Или дело в подходе? В том, принимает ли писатель основные постулаты «турбореализма» или нет? Но тогда очень тяжело по тексту понять, разделяет автор их, либо просто выдумывает от балды? И надо ли это понимать?Я (с болью): Не понима-а-ю! (Теряю сознание)
Хитроумный(ласково): Леша, солнышко, оно тебе надо?
Эпизод 3. Опоздавшие к лету.
Диву даешься, какими путями приходили ко мне части этой великой мозаики. «Путь побежденных» в журнале «Металлург» (Господи, неисповедимы пути твои!), «Приманка для дьявола» в сборнике «Мир увлечений» вместе с кулинарными рецептами и советами по художественной ковке, за «Солдатами Вавилона» я специально ездил в Москву.
«Солдаты Вавилона».
Удивительно красивая, остроумная, блестяще решенная вещь. Катарсис. Мало того, что Лазарчук выполнил чисто техническую задачу, соединив воедино предыдущие части цикла, но еще и наполнил роман совершенно оригинальными идеями и содержанием.
Первый раз я прочел роман, получил огромное удовольствие и почти ничего не понял. Это было так внове. Второе… третье… четвертое прочтение. Это как сад камней, с какой стороны не посмотри — одного камня не видно. Здорово.
Для меня «Опоздавшие к лету» — субстанция не однородная. Две вершины здесь — «Мост» и «Солдаты», ибо первая писалась душою, а вторая рукою зрелою.
«Колдун» и «Аттракцион» представляются мне структурами чуждыми циклу, или по крайней мере малообязательными.
А общая идея цикла, прекрасно выраженная в «Мосту Ватерлоо», является между прочим отличной иллюстрацией к вышеприведенной цитате по поводу «турбореализма». Есть реальность, грубо говоря, как таковая, голая. Гуннар Мархель создает новую реальность, не осознавая, что тем самым он создает свою реальность, причем все они являются реальностями равноценными, настоящими.

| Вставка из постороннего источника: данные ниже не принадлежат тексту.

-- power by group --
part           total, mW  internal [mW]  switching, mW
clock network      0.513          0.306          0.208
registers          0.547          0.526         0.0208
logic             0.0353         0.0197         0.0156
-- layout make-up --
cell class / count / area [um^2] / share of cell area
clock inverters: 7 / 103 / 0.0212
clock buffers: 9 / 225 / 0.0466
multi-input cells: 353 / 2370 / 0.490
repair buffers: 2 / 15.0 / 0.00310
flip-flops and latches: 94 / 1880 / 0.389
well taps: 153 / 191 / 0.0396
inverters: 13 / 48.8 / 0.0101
### src/logic/prog_io_state_map.vh
// Purpose : Constants for the programming-mode pin state block
// Assumes : Included by bare name
// Notes   : Pin state selector codes and default cell loadings
`ifndef PROG_IO_STATE_MAP_VH
`define PROG_IO_STATE_MAP_VH

// Pin state selector codes (2 bits)
`define PST_DRIVE_HIGH   2'h0
`define PST_DRIVE_LOW    2'h1
`define PST_LAST_KNOWN   2'h2
`define PST_TRISTATE     2'h3

// Default cell loadings {input, output enable, output}
`define CELLS_TRISTATE   3'h4
`define CELLS_DRIVE_LOW  3'h6
`define CELLS_DRIVE_HIGH 3'h3

// Bit positions inside a 3-bit cell group
`define CELL_IN_BIT      2
`define CELL_OE_BIT      1
`define CELL_OUT_BIT     0

// Cell reset value after reset: tri-state loading
`define CELLS_RESET      3'h4

`endif

### src/logic/programming_io_state_hold.v
// Purpose : Forces user pin states while the device is in programming mode
// Assumes : Single clock i_clk_sys at 250 MHz; i_prog_mode comes from a pin domain
// Notes   : Per-pin state select, optional detailed cell loading
// Overview of operation
// - In programming mode each pin drives high, drives low, holds its last value or floats, as selected.
// - The last-known option captures the pin's drive at programming entry and holds it until exit.
// - Default cells (in,oe,out) are 1,0,0 for float, 1,1,0 for low, 0,1,1 for high, sampled for last-known.
// - An output enable cell of 0 floats the pin whatever the other cells hold.
// - Detailed mode lets the input cell be loaded per pin, and the output cell too when the pin floats.
// - Don't-care cells (input always, output when enable is 0) never change the pin's output.
// - All three cells loaded with 1 at the drive-high select drives the pin high and stores 1 in the input cell.
`timescale 1ns/10ps
`include "prog_io_state_map.vh"
module programming_io_state_hold
#(
   parameter N_PINS = 8
)
(
   // Clock, reset, enable
   input  wire                i_clk_sys,
   input  wire                i_sys_rst,
   input  wire                i_ce,
   // Programming mode control (asynchronous level)
   input  wire                i_prog_mode,
   // Configuration: 2 bits of state select and 3 detail cells per pin
   input  wire [2*N_PINS-1:0] i_pin_state,
   input  wire                i_detail_mode,
   input  wire [3*N_PINS-1:0] i_detail_cells,
   input  wire                i_cell_load,
   // User logic drive and pad inputs
   input  wire [N_PINS-1:0]   i_user_out,
   input  wire [N_PINS-1:0]   i_user_oe,
   input  wire [N_PINS-1:0]   i_pad_in,
   // Pad drive
   output wire [N_PINS-1:0]   o_pad_out,
   output wire [N_PINS-1:0]   o_pad_oe,
   // Status
   output wire [3*N_PINS-1:0] o_cells,
   output reg                 o_prog_active
);

reg                prog_meta_reg;
reg                prog_sync_reg;
reg  [N_PINS-1:0]  pad_meta_reg;
reg  [N_PINS-1:0]  pad_sync_reg;
reg                load_pend_reg;
wire               prog_entry;

// Two-stage synchronisers; the first stage is read by nothing else
always @(posedge i_clk_sys or posedge i_sys_rst)
begin
   if (i_sys_rst)
   begin
      prog_meta_reg <= 1'b0;
      prog_sync_reg <= 1'b0;
      pad_meta_reg  <= {N_PINS{1'b0}};
      pad_sync_reg  <= {N_PINS{1'b0}};
   end
   else if (i_ce)
   begin
      prog_meta_reg <= i_prog_mode;
      prog_sync_reg <= prog_meta_reg;
      pad_meta_reg  <= i_pad_in;
      pad_sync_reg  <= pad_meta_reg;
   end
end

// Entry pulse is taken while the pads still follow user drive
assign prog_entry = prog_sync_reg & ~o_prog_active;

// Mode flag and a default load one cycle after entry
always @(posedge i_clk_sys or posedge i_sys_rst)
begin
   if (i_sys_rst)
   begin
      o_prog_active <= 1'b0;
      load_pend_reg <= 1'b0;
   end
   else if (i_ce)
   begin
      o_prog_active <= prog_sync_reg;
      load_pend_reg <= prog_entry;
   end
end

// One slice per pin
genvar g;
generate
   for (g = 0; g < N_PINS; g = g + 1)
   begin : g_pin
      pin_cell_slice u_slice
      (
         .i_clk_sys      (i_clk_sys),
         .i_sys_rst      (i_sys_rst),
         .i_ce           (i_ce),
         .i_prog_active  (o_prog_active),
         .i_prog_entry   (prog_entry),
         .i_pin_state    (i_pin_state[2*g+1:2*g]),
         .i_detail_mode  (i_detail_mode),
         .i_detail_cells (i_detail_cells[3*g+2:3*g]),
         .i_cell_load    (load_pend_reg | (i_cell_load & o_prog_active)),
         .i_user_out     (i_user_out[g]),
         .i_user_oe      (i_user_oe[g]),
         .i_pad_in_sync  (pad_sync_reg[g]),
         .o_pad_out      (o_pad_out[g]),
         .o_pad_oe       (o_pad_oe[g]),
         .o_cells        (o_cells[3*g+2:3*g])
      );
   end
endgenerate

endmodule // programming_io_state_hold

И как красиво все это и как просто сделал Лазарчук: при помощи обыденного кинематографа. Изумительно простое и гениальное решение. Поэтому остальные части цикла (исключая, естественно, «Солдат») поразили меня не столь сильно, хотя они последовательно иллюстрируют эволюцию средств манипуляции реальности посредством «мозгов и чувств».

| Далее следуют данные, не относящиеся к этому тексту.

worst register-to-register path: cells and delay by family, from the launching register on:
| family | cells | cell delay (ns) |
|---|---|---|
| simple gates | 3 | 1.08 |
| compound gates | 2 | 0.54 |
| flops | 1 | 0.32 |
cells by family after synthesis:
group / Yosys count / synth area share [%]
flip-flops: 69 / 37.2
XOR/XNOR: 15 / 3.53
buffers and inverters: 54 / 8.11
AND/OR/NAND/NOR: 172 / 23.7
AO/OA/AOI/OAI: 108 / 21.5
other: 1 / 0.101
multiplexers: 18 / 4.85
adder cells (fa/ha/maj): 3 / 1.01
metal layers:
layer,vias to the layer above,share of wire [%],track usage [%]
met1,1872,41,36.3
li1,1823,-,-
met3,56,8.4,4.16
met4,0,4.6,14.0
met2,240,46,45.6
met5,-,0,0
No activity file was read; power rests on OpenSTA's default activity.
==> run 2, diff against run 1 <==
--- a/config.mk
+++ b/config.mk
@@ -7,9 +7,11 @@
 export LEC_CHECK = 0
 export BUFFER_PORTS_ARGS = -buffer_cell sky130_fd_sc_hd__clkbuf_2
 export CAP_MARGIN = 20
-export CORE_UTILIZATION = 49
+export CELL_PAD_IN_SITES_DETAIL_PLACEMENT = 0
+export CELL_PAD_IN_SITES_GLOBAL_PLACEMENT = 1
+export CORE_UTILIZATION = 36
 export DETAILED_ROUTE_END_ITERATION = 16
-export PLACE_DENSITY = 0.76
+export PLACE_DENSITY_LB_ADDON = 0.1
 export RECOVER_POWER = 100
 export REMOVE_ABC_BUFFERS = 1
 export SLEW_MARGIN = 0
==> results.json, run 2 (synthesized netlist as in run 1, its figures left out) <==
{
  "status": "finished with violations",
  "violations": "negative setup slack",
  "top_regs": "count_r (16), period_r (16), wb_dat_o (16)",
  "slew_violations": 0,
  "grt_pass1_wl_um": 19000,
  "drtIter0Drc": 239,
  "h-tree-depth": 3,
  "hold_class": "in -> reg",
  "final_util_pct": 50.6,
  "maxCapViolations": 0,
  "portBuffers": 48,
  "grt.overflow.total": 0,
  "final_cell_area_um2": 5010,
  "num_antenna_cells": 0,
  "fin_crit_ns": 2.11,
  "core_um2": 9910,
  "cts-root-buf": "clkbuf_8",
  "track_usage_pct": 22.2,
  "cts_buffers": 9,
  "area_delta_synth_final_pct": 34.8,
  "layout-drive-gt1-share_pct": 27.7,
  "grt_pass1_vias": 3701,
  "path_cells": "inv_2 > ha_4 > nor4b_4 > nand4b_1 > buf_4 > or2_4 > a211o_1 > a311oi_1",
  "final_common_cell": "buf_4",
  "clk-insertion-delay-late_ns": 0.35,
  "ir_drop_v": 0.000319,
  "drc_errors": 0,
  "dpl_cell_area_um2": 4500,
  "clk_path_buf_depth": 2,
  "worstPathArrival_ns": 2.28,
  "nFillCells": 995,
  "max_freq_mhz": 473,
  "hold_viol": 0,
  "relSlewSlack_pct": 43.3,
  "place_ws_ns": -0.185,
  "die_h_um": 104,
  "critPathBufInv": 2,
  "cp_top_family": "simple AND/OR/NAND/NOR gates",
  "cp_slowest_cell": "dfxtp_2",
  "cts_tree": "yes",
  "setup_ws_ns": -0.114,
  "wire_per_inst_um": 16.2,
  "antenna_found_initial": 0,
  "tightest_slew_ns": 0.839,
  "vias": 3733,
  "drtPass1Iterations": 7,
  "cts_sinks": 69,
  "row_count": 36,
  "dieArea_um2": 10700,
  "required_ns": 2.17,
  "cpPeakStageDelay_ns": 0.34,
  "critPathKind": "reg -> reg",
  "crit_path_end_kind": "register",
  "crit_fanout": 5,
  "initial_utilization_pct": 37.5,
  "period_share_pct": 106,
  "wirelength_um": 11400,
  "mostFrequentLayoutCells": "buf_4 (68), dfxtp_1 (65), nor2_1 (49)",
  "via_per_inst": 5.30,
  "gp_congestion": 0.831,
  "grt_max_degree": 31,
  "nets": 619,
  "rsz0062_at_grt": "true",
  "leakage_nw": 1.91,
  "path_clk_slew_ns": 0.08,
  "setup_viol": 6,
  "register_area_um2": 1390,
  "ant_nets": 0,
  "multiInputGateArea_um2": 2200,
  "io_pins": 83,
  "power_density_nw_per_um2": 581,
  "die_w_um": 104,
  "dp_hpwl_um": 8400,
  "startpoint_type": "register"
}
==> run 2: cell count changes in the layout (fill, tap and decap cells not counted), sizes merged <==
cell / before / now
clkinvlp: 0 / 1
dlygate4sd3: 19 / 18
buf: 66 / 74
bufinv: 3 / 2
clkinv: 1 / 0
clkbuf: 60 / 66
[src/pkg/usb_flags_map.svh]
// Register offsets, field positions, reset values and timing counts of the pipe event flag block
// Notes on behaviour
// - A token for pipe 0, 1 or 2 that meets a not-ready buffer sets that pipe's not-ready flag.
// - Not ready means a NAK was sent while the pipe's response select holds the buffer code 01.
// - A NAK sent in the status stage of a control transfer never sets the control pipe flag.
// - Writing zero to a not-ready or empty/size-error flag clears it.
// - Writing one to a flag bit leaves it as it was.
// - While the internal clock supply bit is zero, zero writes clear no flag.
// - One write may clear several set flags at once.
// - Empty/size-error status bits 6..1 serve pipes 6..1, bit 0 the control pipe, bits 15..7 read zero; not-ready status uses bits 2..0 only.
// - Hardware and software reset clear the status to zero; a USB bus reset does not.
// - A flag reads one while its event has happened and is not yet cleared.
// - An IN pipe sets its empty/size-error flag once its buffers are fully transmitted.
// - An OUT pipe that receives an oversize packet sets the flag and is forced to stall.
// - The control pipe checks received length against its seven-bit max packet size.
`ifndef USB_FLAGS_MAP_SVH
`define USB_FLAGS_MAP_SVH

`define OFS_CTRL 8'h60
`define OFS_RESP_SEL 8'h64
`define OFS_NOT_READY 8'h68
`define OFS_EMPTY_OVERSIZE 8'h6c
`define OFS_PIPE_CFG 8'h78
`define OFS_IRQ_MASK 8'h7c

`define CTRL_CLK_ON_BIT 0
`define CTRL_SOFT_RST_BIT 1
`define CFG_MAXPS_LSB 0
`define CFG_DIR_LSB 8
`define MASK_EMP_LSB 0
`define MASK_NRDY_LSB 8

`define RESP_BUF 2'h1
`define RESP_STALL 2'h2
`define RST_FLAGS 16'h0000
`define RST_CTRL 2'h1
`define RST_RESP_SEL 14'h0000
`define RST_CFG 16'h0040
`define RST_MASK 16'h0000

`define CLK_PERIOD_NS 5
`define CLR_SPACING_NS 100
`define CLR_SPACING_CYC ((`CLR_SPACING_NS + `CLK_PERIOD_NS - 1) / `CLK_PERIOD_NS)

`endif

[src/pkg/usb_flags_pkg.sv]
// Types shared by the pipe event flag block and its register port
package usb_flags_pkg;
  typedef struct packed {
    logic valid;
    logic [2:0] pipe;
    logic nak;
    logic status_stage;
  } token_evt_s;

  typedef struct packed {
    logic valid;
    logic [2:0] pipe;
    logic [10:0] len;
    logic over_max;
  } rx_evt_s;

  typedef struct packed {
    logic en;
    logic [7:0] addr;
    logic [31:0] data;
    logic [3:0] strb;
  } reg_wr_s;
endpackage
$ cat config.mk
export PLATFORM = sky130hd
export DESIGN_NAME = sgwl_loader
export DESIGN_NICKNAME = d
export VERILOG_FILES = /design/src/sgwl_pkg.sv /design/src/sgwl_loader.sv
export SDC_FILE = /design/constraint.sdc
export NUM_CORES = 1
export LEC_CHECK = 0
export ABC_CLOCK_PERIOD_IN_PS = 1650
export BUFFER_PORTS_ARGS = -buffer_cell sky130_fd_sc_hd__buf_2
export CAP_MARGIN = 25
export CELL_PAD_IN_SITES_DETAIL_PLACEMENT = 0
export CELL_PAD_IN_SITES_GLOBAL_PLACEMENT = 1
export CORE_MARGIN = 2
export CORE_UTILIZATION = 40
export CTS_BUF_LIST = sky130_fd_sc_hd__clkbuf_4
export DETAILED_ROUTE_END_ITERATION = 10
export GPL_ROUTABILITY_DRIVEN = 1
export GPL_TIMING_DRIVEN = 1
export PLACE_DENSITY_LB_ADDON = 0.1
export REMOVE_ABC_BUFFERS = 1
export SYNTH_ARGS = -nofsm -noshare
export SYNTH_HDL_FRONTEND = slang
export SYNTH_SLANG_ARGS = --single-unit
export TNS_END_PERCENT = 1
$ cat constraint.sdc
create_clock -name clk -period 1.65 [get_ports clk]
set_input_delay 0.33 -clock clk [delete_from_list [all_inputs] [get_ports clk]]
set_output_delay 0.33 -clock clk [all_outputs]
set_load 0.005 [all_outputs]
$ cat src/sgwl_pkg.sv
// Constants for the serial gain word loader
// Function
// - A falling load enable opens a load; only then are clock pulses accepted.
// - While loading, the applied gain stays unchanged.
// - Bits arrive most significant first, sampled on each rising serial clock.
// - Only the last seven bits are kept; the leading bit falls out.
// - Rising load enable copies the shift register into the gain latch.
// - Codes 0 to 71 are valid; code 71 gives maximum gain.
// - Codes 72 to 127 lie outside the valid range.
// - Codes 128 to 255 act as codes 0 to 127.
// - Low transmit enable powers the amplifier down; high powers it up while the sleep input is high.
// - Low sleep input puts the device asleep with output high impedance.
// - While load enable is high, clock and data are ignored.
// - A bit is captured on the rising clock, passed to slave on falling.
package sgwl_pkg;
    localparam int        GAIN_W     = 7;
    localparam logic [6:0] CODE_MAX  = 7'h47;
    localparam logic [6:0] SHIFT_RST = 7'h00;
    localparam logic [2:0] CNT_RST   = 3'h0;
    localparam logic [6:0] GAIN_RST  = 7'h00;
    localparam int         PIN_SCLK  = 0;
    localparam int         PIN_SERIAL_GAIN_IN = 1;
    localparam int         PIN_LEN_N = 2;
    localparam int         PIN_TXEN  = 3;
    localparam int         PIN_SLP_N = 4;
    localparam int         PIN_N     = 5;
endpackage : sgwl_pkg
$ cat src/sgwl_loader.sv
// Serial gain word loader: sampled three-wire port, gain latch and power controls
module sgwl_loader (
    input  wire logic       clk,              // System clock, 25 MHz
    input  wire logic       sys_rst,          // Synchronous reset, active high
    input  wire logic       serial_clk,       // Serial clock from controller
    input  wire logic       serial_gain_in,   // Serial gain data
    input  wire logic       load_enable_n,    // Load enable, active low
    input  wire logic       transmit_enable,  // High powers up the amplifier unless sleep_n is low
    input  wire logic       sleep_n,          // Low selects sleep
    output logic [6:0]      gain_code,        // Applied gain code
    output logic            gain_valid,       // A load has completed
    output logic            gain_in_range,    // Applied code is 0..71 and a load has completed
    output logic            amp_powered,      // Amplifier transmitting
    output logic            out_high_z        // Output in high impedance
);

    ////////////////////////////////////////////////////////////////////////
    // Types and decoding

    typedef enum logic [1:0] {
        SGWL_IDLE = 2'b01,
        SGWL_LOAD = 2'b10
    } sgwl_frame_e;

    // Whether a seven-bit code lies in the monotonic gain range
    function automatic logic code_in_range(
        input logic [6:0] code
    );
        return code <= sgwl_pkg::CODE_MAX;
    endfunction

    ////////////////////////////////////////////////////////////////////////
    // Two-flop synchronisers for every pin

    logic [sgwl_pkg::PIN_N-1:0] pins_raw;
    logic [sgwl_pkg::PIN_N-1:0] pins_sync;

    assign pins_raw[sgwl_pkg::PIN_SCLK]  = serial_clk;
    assign pins_raw[sgwl_pkg::PIN_SERIAL_GAIN_IN] = serial_gain_in;
    assign pins_raw[sgwl_pkg::PIN_LEN_N] = load_enable_n;
    assign pins_raw[sgwl_pkg::PIN_TXEN]  = transmit_enable;
    assign pins_raw[sgwl_pkg::PIN_SLP_N] = sleep_n;

    for (genvar g = 0; g < sgwl_pkg::PIN_N; g++) begin : g_sync
        logic meta_q;
        logic meta_d;
        logic sync_q;
        logic sync_d;

        always_comb begin
            meta_d = pins_raw[g];
            sync_d = meta_q;
        end

        // The first stage may go metastable; only the second is read
        always_ff @(posedge clk) begin
            meta_q <= meta_d;
            sync_q <= sync_d;
        end

        assign pins_sync[g] = sync_q;
    end

    logic sclk_s;
    logic data_s;
    logic len_n_s;
    logic txen_s;
    logic slp_n_s;

    assign sclk_s  = pins_sync[sgwl_pkg::PIN_SCLK];
    assign data_s  = pins_sync[sgwl_pkg::PIN_SERIAL_GAIN_IN];
    assign len_n_s = pins_sync[sgwl_pkg::PIN_LEN_N];
    assign txen_s  = pins_sync[sgwl_pkg::PIN_TXEN];
    assign slp_n_s = pins_sync[sgwl_pkg::PIN_SLP_N];

    ////////////////////////////////////////////////////////////////////////
    // Edge detection on the synchronised serial clock and load enable

    logic sclk_prev_q;
    logic sclk_prev_d;
    logic len_prev_q;
    logic len_prev_d;
    logic sclk_rise;
    logic sclk_fall;
    logic len_rise;
    logic len_fall;

    always_comb begin
        sclk_prev_d = sclk_s;
        len_prev_d  = len_n_s;
    end

    // Not reset: the history tracks the pins, so no false edge follows reset
    always_ff @(posedge clk) begin
        sclk_prev_q <= sclk_prev_d;
        len_prev_q  <= len_prev_d;
    end

    assign sclk_rise = sclk_s & ~sclk_prev_q;
    assign sclk_fall = ~sclk_s & sclk_prev_q;
    assign len_rise  = len_n_s & ~len_prev_q;
    assign len_fall  = ~len_n_s & len_prev_q;

    ////////////////////////////////////////////////////////////////////////
    // Frame control and master-slave shift register

    sgwl_frame_e state_q;
    sgwl_frame_e state_d;
    logic        armed_q;
    logic        armed_d;
    logic        master_q;
    logic        master_d;
    logic [6:0]  shift_q;
    logic [6:0]  shift_d;

    always_comb begin
        state_d  = state_q;
        armed_d  = armed_q;
        master_d = master_q;
        shift_d  = shift_q;
        case (state_q)
            SGWL_IDLE: begin
                armed_d = 1'b0;
                if (len_fall) begin
                    state_d = SGWL_LOAD;
                end
            end
            SGWL_LOAD: begin
                if (len_n_s) begin
                    state_d = SGWL_IDLE;
                    armed_d = 1'b0;
                end else begin
                    if (sclk_rise) begin
                        master_d = data_s;
                        armed_d  = 1'b1;
                    end
                    // Only a fall that follows a rise inside this frame moves a bit
                    if (sclk_fall && armed_q) begin
                        shift_d = {shift_q[5:0], master_q};
                    end
                end
            end
            default: begin
                state_d = SGWL_IDLE;
                armed_d = 1'b0;
            end
        endcase
    end

    always_ff @(posedge clk) begin
        if (sys_rst) begin
            state_q  <= SGWL_IDLE;
            armed_q  <= 1'b0;
            master_q <= 1'b0;
            shift_q  <= sgwl_pkg::SHIFT_RST;
        end else begin
            state_q  <= state_d;
            armed_q  <= armed_d;
            master_q <= master_d;
            shift_q  <= shift_d;
        end
    end

    ////////////////////////////////////////////////////////////////////////
    // Gain latch

    logic [6:0] gain_q;
    logic [6:0] gain_d;
    logic       valid_q;
    logic       valid_d;

    always_comb begin
        gain_d  = gain_q;
        valid_d = valid_q;
        if (len_rise) begin
            gain_d  = shift_q;
            valid_d = 1'b1;
        end
    end

    // The reset value stands in for an unknown gain; gain_valid marks it
    always_ff @(posedge clk) begin
        if (sys_rst) begin
            gain_q  <= sgwl_pkg::GAIN_RST;
            valid_q <= 1'b0;
        end else begin
            gain_q  <= gain_d;
            valid_q <= valid_d;
        end
    end

    ////////////////////////////////////////////////////////////////////////
    // Registered outputs

    logic rng_q;
    logic rng_d;
    logic pwr_q;
    logic pwr_d;
    logic hz_q;
    logic hz_d;

    always_comb begin
        rng_d = valid_d && code_in_range(gain_d);
        pwr_d = txen_s & slp_n_s;
        hz_d  = ~slp_n_s;
    end

    always_ff @(posedge clk) begin
        if (sys_rst) begin
            rng_q <= 1'b0;
            pwr_q <= 1'b0;
            hz_q  <= 1'b0;
        end else begin
            rng_q <= rng_d;
            pwr_q <= pwr_d;
            hz_q  <= hz_d;
        end
    end

    assign gain_code     = gain_q;
    assign gain_valid    = valid_q;
    assign gain_in_range = rng_q;
    assign amp_powered   = pwr_q;
    assign out_high_z    = hz_q;

    ////////////////////////////////////////////////////////////////////////
    // Assertions

    a_gain_hold_load: assert property (@(posedge clk) disable iff (sys_rst)
        !len_rise |=> $stable(gain_q))
        else $error("gain changed without load end");

    a_gain_frame_hold: assert property (@(posedge clk) disable iff (sys_rst)
        (state_q == SGWL_LOAD && !len_n_s) |=> $stable(gain_q))
        else $error("gain changed while loading");

    a_gain_latch_copy: assert property (@(posedge clk) disable iff (sys_rst)
        len_rise |=> gain_q == $past(shift_q))
        else $error("gain not copied");

    a_load_close: assert property (@(posedge clk) disable iff (sys_rst)
        len_rise |=> gain_valid)
        else $error("load end did not mark gain valid");

    a_shift_idle: assert property (@(posedge clk) disable iff (sys_rst)
        len_n_s |=> $stable(shift_q))
        else $error("shift while disabled");

    a_master_idle: assert property (@(posedge clk) disable iff (sys_rst)
        len_n_s |=> $stable(master_q))
        else $error("capture while disabled");

    a_armed_idle: assert property (@(posedge clk) disable iff (sys_rst)
        len_n_s |=> !armed_q)
        else $error("armed while disabled");

    a_shift_step: assert property (@(posedge clk) disable iff (sys_rst)
        (!len_n_s && sclk_fall && armed_q) |=> shift_q[0] == $past(master_q))
        else $error("bad shift");

    a_shift_keep: assert property (@(posedge clk) disable iff (sys_rst)
        (!len_n_s && sclk_fall && armed_q) |=> shift_q[6:1] == $past(shift_q[5:0]))
        else $error("shifted bits lost");

    a_master_cap: assert property (@(posedge clk) disable iff (sys_rst)
        (state_q == SGWL_LOAD && !len_n_s && sclk_rise) |=> master_q == $past(data_s))
        else $error("bad capture");

    a_frame_open: assert property (@(posedge clk) disable iff (sys_rst)
        (state_q == SGWL_IDLE && !len_fall) |=> state_q == SGWL_IDLE)
        else $error("frame opened without falling enable");

    a_armed_frame: assert property (@(posedge clk) disable iff (sys_rst)
        armed_q |-> state_q == SGWL_LOAD)
        else $error("armed outside a frame");

    a_state_onehot: assert property (@(posedge clk) disable iff (sys_rst)
        $onehot(state_q))
        else $error("frame state not one-hot");

    a_power_level: assert property (@(posedge clk) disable iff (sys_rst)
        1'b1 |=> amp_powered == ($past(txen_s) & $past(slp_n_s)))
        else $error("power wrong");

    a_sleep_hiz: assert property (@(posedge clk) disable iff (sys_rst)
        1'b1 |=> out_high_z == !$past(slp_n_s))
        else $error("sleep wrong");

    a_hiz_unpowered: assert property (@(posedge clk) disable iff (sys_rst)
        out_high_z |-> !amp_powered)
        else $error("powered while asleep");

    a_range_flag: assert property (@(posedge clk) disable iff (sys_rst)
        gain_valid |-> gain_in_range == code_in_range(gain_code))
        else $error("range wrong");

    a_range_high: assert property (@(posedge clk) disable iff (sys_rst)
        (gain_valid && gain_code > sgwl_pkg::CODE_MAX) |-> !gain_in_range)
        else $error("code above range flagged valid");

    a_range_unloaded: assert property (@(posedge clk) disable iff (sys_rst)
        !gain_valid |-> !gain_in_range)
        else $error("range flagged before a load");

    a_valid_sticky: assert property (@(posedge clk) disable iff (sys_rst)
        gain_valid |=> gain_valid)
        else $error("gain valid dropped");
endmodule // sgwl_loader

В российской фантастике… э… простите, оговорился…
В российском турбореализме «Опоздавшие к лету» являются одним из немногих шедевров, умело сочетающим в себе как «жесткий захватывающий сюжет», так и «яркие сильные характеры».
Браво, Андрей Геннадьевич!Финальная Сцена: «Не понимаю!»
Прочитал написанное. К сожалению, портрета не получилось. Получились какие-то отдельные кластеры. Уж очень неоднороден в моей голове «виртуальный Лазарчук». Слишком уж сильны наложения его произведений. Слишком парадоксальны для моих процессоров многие его высказывания, чтобы проконвертировать все это в реальные образы.
И это классно. Ибо у нас, в этом «виртуальном» мире, только дубли простые.Я (жалобно): Все равно не понимаю! Турбо…
Хитроумный (устало): Тьфу! Оно вам надо?